When abductions, killings and maiming of civilians by the LRA reached its peak between 2000 and 2006, sleeping in the bush became a daily routine, while those who lived in villages had to go to internally-displaced people’s camps.

Dodging rebels
It was in a small grass thatched hut (commonly called aloof), built in a nearby swamp by my father, that I and my eight family members huddled in every night. It was in the aloof that I felt safe from the easy trap of the LRA abductions but not escaping snake bites, mosquitoes and the cold.

In 2006, everyone seems to have become mute. Actions were loud and every word uttered was soft, as if everyone was in fear of being overheard by the next neighbour who could be a rebel.

The day began at 10a.m. We left the aloof and hurried to school which ended at 4p.m. Playing after school was a preserve of children who lived in town, not for me who lived in Layibi Cubu- three kilometres away from Gulu town. I had to hurry back home, fetch water, or wash utensils, and wait for darkness to fall so that we head to our “safe haven” (aloof).

Abductions, killings, mutilation of relatives, friends and neighbours by the rebels was daily news. I once asked my grandmother if people in other parts of the country also suffered the way we did. She had no straight answer for me.

She, however, told me that in regimes past, our region had enjoyed booming trade and farming. She alluded to the fact that our suffering could be a vengeance of sorts for having been “favoured” by the past governments.

Her explanations seemed to tally with the mood during elections. President Museveni kept losing in my neighbourhood and the talk I heard from voters—was that they were protesting the instability and poverty.

It was almost taboo to support the ruling government. The deep-rooted sentiment was that as long as President Museveni stayed in power, northern Uganda would remain impoverished.

A desperate craving to live a better life like I supposed people elsewhere were doing filled my heart. I always wished that if I was born earlier, I would have tasted the life of bliss that was so much talked- about by elders.

Life not lived
Maybe I would have sat with my grandparents at the fireplace and listened to their riddles and folk tales.

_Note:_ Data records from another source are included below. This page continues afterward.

`src/rtl/axi4_stream_pkg.sv`:
```
// rtl/axi4_stream_pkg.sv - shared types and helpers for the AXI4-Stream packet blocks
// Contents: FSM state type, byte-count width helpers, popcount over a keep/strb mask.
package axi4_stream_pkg;

   typedef enum logic [1:0] {
      ST_IDLE  = 2'd0,
      ST_MERGE = 2'd1,
      ST_FLUSH = 2'd2
   } state_e;

   // Widest keep/strb mask popcount() accepts; callers zero-extend into it.
   localparam int unsigned POPCNT_MAX_BITS = 128;

   // Bytes per beat for a given tdata width.
   function automatic int unsigned data_width_b(input int unsigned data_width);
      return data_width / 8;
   endfunction

   // Width of a byte counter that must hold 0..2W-1 (residue plus one beat).
   function automatic int unsigned byte_cnt_width(input int unsigned w);
      return $clog2(w) + 1;
   endfunction

   function automatic int unsigned popcount(input logic [POPCNT_MAX_BITS-1:0] vec);
      int unsigned n;
      n = 0;
      for (int i = 0; i < POPCNT_MAX_BITS; i++) begin
         n = n + 32'(vec[i]);
      end
      return n;
   endfunction

endpackage

```
`src/rtl/axi4_stream_byte_packer.sv`:
```
// rtl/axi4_stream_byte_packer.sv - combinational residue + beat byte packer
// Ports: res_*_i   residue bytes (r_i valid, LSB-aligned)
//        in_*_i    incoming beat (v_i valid bytes, LSB-aligned)
//        packed_*_o 2W-byte word {in << 8r | residue} with matching masks
//        s_o       total valid bytes r_i + v_i
module axi4_stream_byte_packer
   import axi4_stream_pkg::*;
#(
   parameter int DATA_WIDTH   = 32,
   parameter int DATA_WIDTH_B = 4,
   parameter int BCNT_WIDTH   = 3
) (
   input  logic [DATA_WIDTH-1:0]     res_data_i,
   input  logic [DATA_WIDTH_B-1:0]   res_keep_i,
   input  logic [DATA_WIDTH_B-1:0]   res_strb_i,
   input  logic [BCNT_WIDTH-1:0]     r_i,
   input  logic [DATA_WIDTH-1:0]     in_data_i,
   input  logic [DATA_WIDTH_B-1:0]   in_keep_i,
   input  logic [DATA_WIDTH_B-1:0]   in_strb_i,
   input  logic [BCNT_WIDTH-1:0]     v_i,
   output logic [2*DATA_WIDTH-1:0]   packed_data_o,
   output logic [2*DATA_WIDTH_B-1:0] packed_keep_o,
   output logic [2*DATA_WIDTH_B-1:0] packed_strb_o,
   output logic [BCNT_WIDTH-1:0]     s_o
);

   logic [DATA_WIDTH_B-1:0] in_mask;
   logic [DATA_WIDTH-1:0]   in_data_m;

   always_comb begin
      in_mask   = '0;
      in_data_m = '0;
      // Bytes beyond the valid count are zeroed so they never leak into the
      // residue or into the don't-care lanes of a partial output beat.
      for (int i = 0; i < DATA_WIDTH_B; i++) begin
         in_mask[i] = (i < int'(v_i));
         in_data_m[8*i +: 8] = in_mask[i] ? in_data_i[8*i +: 8] : 8'h00;
      end
      packed_data_o = ({{DATA_WIDTH{1'b0}}, in_data_m} << {r_i, 3'b000})
                    | {{DATA_WIDTH{1'b0}}, res_data_i};
      packed_keep_o = ({{DATA_WIDTH_B{1'b0}}, in_keep_i & in_mask} << r_i)
                    | {{DATA_WIDTH_B{1'b0}}, res_keep_i};
      packed_strb_o = ({{DATA_WIDTH_B{1'b0}}, in_strb_i & in_mask} << r_i)
                    | {{DATA_WIDTH_B{1'b0}}, res_strb_i};
      s_o = r_i + v_i;
   end

endmodule

```
`src/rtl/axi4_stream_pkt_merge.sv`:
```
// rtl/axi4_stream_pkt_merge.sv - merges merge_cnt_i stream fragments into one dense packet
// Ports: clk_i, rst_i (async, active-high); merge_cnt_i fragments per packet (0 -> 1)
//        pkt_in_*  fragment input stream (slave), pkt_in_tready_o back-pressure
//        pkt_out_* merged output stream (master), registered
module axi4_stream_pkt_merge
   import axi4_stream_pkg::*;
#(
   parameter int DATA_WIDTH    = 32,
   parameter int ID_WIDTH      = 1,
   parameter int DEST_WIDTH    = 1,
   parameter int USER_WIDTH    = 1,
   parameter int MAX_MERGE_CNT = 16,
   parameter int CNT_WIDTH     = $clog2(MAX_MERGE_CNT) + 1
) (
   input  logic                    clk_i,
   input  logic                    rst_i,
   input  logic [CNT_WIDTH-1:0]    merge_cnt_i,
   input  logic [DATA_WIDTH-1:0]   pkt_in_tdata_i,
   input  logic [DATA_WIDTH/8-1:0] pkt_in_tkeep_i,
   input  logic [DATA_WIDTH/8-1:0] pkt_in_tstrb_i,
   input  logic                    pkt_in_tlast_i,
   input  logic [ID_WIDTH-1:0]     pkt_in_tid_i,
   input  logic [DEST_WIDTH-1:0]   pkt_in_tdest_i,
   input  logic [USER_WIDTH-1:0]   pkt_in_tuser_i,
   input  logic                    pkt_in_tvalid_i,
   output logic                    pkt_in_tready_o,
   output logic [DATA_WIDTH-1:0]   pkt_out_tdata_o,
   output logic [DATA_WIDTH/8-1:0] pkt_out_tkeep_o,
   output logic [DATA_WIDTH/8-1:0] pkt_out_tstrb_o,
   output logic                    pkt_out_tlast_o,
   output logic [ID_WIDTH-1:0]     pkt_out_tid_o,
   output logic [DEST_WIDTH-1:0]   pkt_out_tdest_o,
   output logic [USER_WIDTH-1:0]   pkt_out_tuser_o,
   output logic                    pkt_out_tvalid_o,
   input  logic                    pkt_out_tready_i
);

   localparam int W  = int'(data_width_b(DATA_WIDTH));
   localparam int BW = int'(byte_cnt_width(W));

   state_e                state_q;
   logic [BW-1:0]         r_q;
   logic [DATA_WIDTH-1:0] res_data_q;
   logic [W-1:0]          res_keep_q;
   logic [W-1:0]          res_strb_q;
   logic [CNT_WIDTH-1:0]  frag_cnt_q;
   logic [CNT_WIDTH-1:0]  merge_cnt_q;
   logic [ID_WIDTH-1:0]   id_q;
   logic [DEST_WIDTH-1:0] dest_q;
   logic [USER_WIDTH-1:0] user_q;

   logic [DATA_WIDTH-1:0] out_data_q;
   logic [W-1:0]          out_keep_q;
   logic [W-1:0]          out_strb_q;
   logic                  out_last_q;
   logic                  out_valid_q;
   logic [ID_WIDTH-1:0]   out_id_q;
   logic [DEST_WIDTH-1:0] out_dest_q;
   logic [USER_WIDTH-1:0] out_user_q;

   logic [BW-1:0]           v;
   logic [BW-1:0]           s;
   logic [2*DATA_WIDTH-1:0] packed_data;
   logic [2*W-1:0]          packed_keep;
   logic [2*W-1:0]          packed_strb;
   logic [CNT_WIDTH-1:0]    cnt_live;
   logic [CNT_WIDTH-1:0]    cnt_target;
   logic [CNT_WIDTH-1:0]    frag_next;
   logic                    first_beat;
   logic                    merge_end;
   logic                    s_ge_w;
   logic                    s_gt_w;
   logic                    emit;
   logic                    out_load;

   assign v = BW'(popcount(POPCNT_MAX_BITS'(pkt_in_tkeep_i | pkt_in_tstrb_i)));

   axi4_stream_byte_packer #(
      .DATA_WIDTH  (DATA_WIDTH),
      .DATA_WIDTH_B(W),
      .BCNT_WIDTH  (BW)
   ) u_packer (
      .res_data_i   (res_data_q),
      .res_keep_i   (res_keep_q),
      .res_strb_i   (res_strb_q),
      .r_i          (r_q),
      .in_data_i    (pkt_in_tdata_i),
      .in_keep_i    (pkt_in_tkeep_i),
      .in_strb_i    (pkt_in_tstrb_i),
      .v_i          (v),
      .packed_data_o(packed_data),
      .packed_keep_o(packed_keep),
      .packed_strb_o(packed_strb),
      .s_o          (s)
   );

   // Zero means one fragment; anything above the supported maximum is clamped.
   assign cnt_live   = (merge_cnt_i == '0) ? CNT_WIDTH'(1) :
                       (merge_cnt_i > CNT_WIDTH'(MAX_MERGE_CNT)) ? CNT_WIDTH'(MAX_MERGE_CNT) :
                       merge_cnt_i;
   // The first beat of a merge has not latched the count yet, so use the live value.
   assign first_beat = (state_q == ST_IDLE);
   assign cnt_target = first_beat ? cnt_live : merge_cnt_q;
   assign frag_next  = frag_cnt_q + CNT_WIDTH'(1);
   assign merge_end  = pkt_in_tlast_i && (frag_next >= cnt_target);
   assign s_ge_w     = (s >= BW'(W));
   assign s_gt_w     = (s > BW'(W));
   assign emit       = merge_end || s_ge_w;
   assign out_load   = !out_valid_q || pkt_out_tready_i;

   always_ff @(posedge clk_i or posedge rst_i) begin
      if (rst_i) begin
         state_q     <= ST_IDLE;
         r_q         <= '0;
         res_data_q  <= '0;
         res_keep_q  <= '0;
         res_strb_q  <= '0;
         frag_cnt_q  <= '0;
         merge_cnt_q <= '0;
         id_q        <= '0;
         dest_q      <= '0;
         user_q      <= '0;
         out_data_q  <= '0;
         out_keep_q  <= '0;
         out_strb_q  <= '0;
         out_last_q  <= 1'b0;
         out_valid_q <= 1'b0;
         out_id_q    <= '0;
         out_dest_q  <= '0;
         out_user_q  <= '0;
      end else if (out_load) begin
         out_valid_q <= 1'b0;
         out_last_q  <= 1'b0;
         case (state_q)
            ST_FLUSH: begin
               // Residue holds the s-W overflow bytes of the closing beat.
               out_valid_q <= 1'b1;
               out_last_q  <= 1'b1;
               out_data_q  <= res_data_q;
               out_keep_q  <= res_keep_q;
               out_strb_q  <= res_strb_q;
               out_id_q    <= id_q;
               out_dest_q  <= dest_q;
               out_user_q  <= user_q;
               res_data_q  <= '0;
               res_keep_q  <= '0;
               res_strb_q  <= '0;
               r_q         <= '0;
               state_q     <= ST_IDLE;
            end
            default: begin
               if (pkt_in_tvalid_i) begin
                  if (first_beat) begin
                     merge_cnt_q <= cnt_live;
                     id_q        <= pkt_in_tid_i;
                     dest_q      <= pkt_in_tdest_i;
                     user_q      <= pkt_in_tuser_i;
                  end
                  if (emit) begin
                     out_valid_q <= 1'b1;
                     out_data_q  <= packed_data[DATA_WIDTH-1:0];
                     out_keep_q  <= packed_keep[W-1:0];
                     out_strb_q  <= packed_strb[W-1:0];
                     out_id_q    <= first_beat ? pkt_in_tid_i : id_q;
                     out_dest_q  <= first_beat ? pkt_in_tdest_i : dest_q;
                     out_user_q  <= first_beat ? pkt_in_tuser_i : user_q;
                  end
                  state_q <= ST_MERGE;
                  if (merge_end) begin
                     frag_cnt_q <= '0;
                     if (s_gt_w) begin
                        res_data_q <= packed_data[2*DATA_WIDTH-1:DATA_WIDTH];
                        res_keep_q <= packed_keep[2*W-1:W];
                        res_strb_q <= packed_strb[2*W-1:W];
                        r_q        <= s - BW'(W);
                        state_q    <= ST_FLUSH;
                     end else begin
                        // Also covers s == 0: a zero-keep beat still closes the packet.
                        out_last_q <= 1'b1;
                        res_data_q <= '0;
                        res_keep_q <= '0;
                        res_strb_q <= '0;
                        r_q        <= '0;
                        state_q    <= ST_IDLE;
                     end
                  end else begin
                     if (pkt_in_tlast_i) begin
                        frag_cnt_q <= frag_next;
                     end
                     if (s_ge_w) begin
                        res_data_q <= packed_data[2*DATA_WIDTH-1:DATA_WIDTH];
                        res_keep_q <= packed_keep[2*W-1:W];
                        res_strb_q <= packed_strb[2*W-1:W];
                        r_q        <= s - BW'(W);
                     end else begin
                        res_data_q <= packed_data[DATA_WIDTH-1:0];
                        res_keep_q <= packed_keep[W-1:0];
                        res_strb_q <= packed_strb[W-1:0];
                        r_q        <= s;
                     end
                  end
               end
            end
         endcase
      end
   end

   // The flush beat is produced from the residue alone, so input is stalled for it.
   assign pkt_in_tready_o  = out_load && (state_q != ST_FLUSH);
   assign pkt_out_tdata_o  = out_data_q;
   assign pkt_out_tkeep_o  = out_keep_q;
   assign pkt_out_tstrb_o  = out_strb_q;
   assign pkt_out_tlast_o  = out_last_q;
   assign pkt_out_tvalid_o = out_valid_q;
   assign pkt_out_tid_o    = out_id_q;
   assign pkt_out_tdest_o  = out_dest_q;
   assign pkt_out_tuser_o  = out_user_q;

endmodule

```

I would have probably drank milk from one of my father’s cows and had my education with a peace of mind.

My mother told me that she had named me Anena, a short form of Anenocan, in reference to the sleepless nights she had suffered during the Alice Lakwena insurgency.

The name loosely translated means “I have witnessed suffering”.
But despite this, I was able to pass my A’ Level examinations and get a government scholarship to study at Makerere University.
Today, the rebellion has come to an end. Life is returning to Gulu.

The rebirth of schools, hospitals and roads are signs that finally we might be catching up with the rest of the country. However, the land wrangles, presence of child-headed families, stigmatisation of returnee-rebels, still portend trouble if not well handled.
I also thank God that unlike the thousands of fellow graduates who are still searching for jobs, I am constructively engaged.